**Aim of the task**: Write out every record below exactly, so that nothing differs from what is shown.

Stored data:
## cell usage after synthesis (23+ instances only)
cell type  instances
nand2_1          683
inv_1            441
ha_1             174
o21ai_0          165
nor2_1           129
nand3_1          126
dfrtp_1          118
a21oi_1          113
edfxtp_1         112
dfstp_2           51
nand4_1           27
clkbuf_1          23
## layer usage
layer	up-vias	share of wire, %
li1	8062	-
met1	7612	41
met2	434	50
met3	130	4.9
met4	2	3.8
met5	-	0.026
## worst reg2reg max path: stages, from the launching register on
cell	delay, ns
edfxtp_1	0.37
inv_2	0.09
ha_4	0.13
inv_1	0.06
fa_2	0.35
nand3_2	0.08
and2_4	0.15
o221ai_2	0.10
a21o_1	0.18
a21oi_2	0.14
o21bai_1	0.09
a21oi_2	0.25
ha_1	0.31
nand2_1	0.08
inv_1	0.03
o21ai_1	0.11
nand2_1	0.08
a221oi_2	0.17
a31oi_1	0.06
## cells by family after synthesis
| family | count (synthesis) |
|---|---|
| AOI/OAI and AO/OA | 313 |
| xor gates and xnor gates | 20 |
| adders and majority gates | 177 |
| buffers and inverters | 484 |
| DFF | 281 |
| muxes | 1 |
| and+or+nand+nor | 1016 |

**Task solution**:
## cell usage after synthesis (23+ instances only)
cell type  instances
nand2_1          683
inv_1            441
ha_1             174
o21ai_0          165
nor2_1           129
nand3_1          126
dfrtp_1          118
a21oi_1          113
edfxtp_1         112
dfstp_2           51
nand4_1           27
clkbuf_1          23
## layer usage
layer	up-vias	share of wire, %
li1	8062	-
met1	7612	41
met2	434	50
met3	130	4.9
met4	2	3.8
met5	-	0.026
## worst reg2reg max path: stages, from the launching register on
cell	delay, ns
edfxtp_1	0.37
inv_2	0.09
ha_4	0.13
inv_1	0.06
fa_2	0.35
nand3_2	0.08
and2_4	0.15
o221ai_2	0.10
a21o_1	0.18
a21oi_2	0.14
o21bai_1	0.09
a21oi_2	0.25
ha_1	0.31
nand2_1	0.08
inv_1	0.03
o21ai_1	0.11
nand2_1	0.08
a221oi_2	0.17
a31oi_1	0.06
## cells by family after synthesis
| family | count (synthesis) |
|---|---|
| AOI/OAI and AO/OA | 313 |
| xor gates and xnor gates | 20 |
| adders and majority gates | 177 |
| buffers and inverters | 484 |
| DFF | 281 |
| muxes | 1 |
| and+or+nand+nor | 1016 |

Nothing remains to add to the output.